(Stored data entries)
☆ ☆ ☆ ☆ ☆ ☆ ☆

===== config.mk =====
export PLATFORM = sky130hd
export DESIGN_NAME = seq_divider
export DESIGN_NICKNAME = d
export VERILOG_FILES = /design/src/rtl/seq_divider.sv
export SDC_FILE = /design/constraint.sdc
export NUM_CORES = 1
export LEC_CHECK = 0
export BUFFER_PORTS_ARGS = -buffer_cell sky130_fd_sc_hd__buf_2
export CAP_MARGIN = 25
export CORE_MARGIN = 5
export CORE_UTILIZATION = 32
export DETAILED_ROUTE_END_ITERATION = 16
export PLACE_DENSITY = 0.61
export SYNTH_ARGS = -nofsm -noshare
export SYNTH_HDL_FRONTEND = slang
export SYNTH_SLANG_ARGS = --single-unit

===== constraint.sdc =====
create_clock -name clk -period 3.1 [get_ports clk]
set_input_delay 0.62 -clock clk [delete_from_list [all_inputs] [get_ports clk]]
set_output_delay 0.62 -clock clk [all_outputs]
set_load 0.005 [all_outputs]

☆ ☆ ☆ ☆ ☆ ☆ ☆

TASK TO CARRY OUT: Word for word, restate only the lines from the one containing "export SDC_FILE = /design/constraint.sdc" through the last line of the entries, with both ends kept.

SOLUTION:
export SDC_FILE = /design/constraint.sdc
export NUM_CORES = 1
export LEC_CHECK = 0
export BUFFER_PORTS_ARGS = -buffer_cell sky130_fd_sc_hd__buf_2
export CAP_MARGIN = 25
export CORE_MARGIN = 5
export CORE_UTILIZATION = 32
export DETAILED_ROUTE_END_ITERATION = 16
export PLACE_DENSITY = 0.61
export SYNTH_ARGS = -nofsm -noshare
export SYNTH_HDL_FRONTEND = slang
export SYNTH_SLANG_ARGS = --single-unit

===== constraint.sdc =====
create_clock -name clk -period 3.1 [get_ports clk]
set_input_delay 0.62 -clock clk [delete_from_list [all_inputs] [get_ports clk]]
set_output_delay 0.62 -clock clk [all_outputs]
set_load 0.005 [all_outputs]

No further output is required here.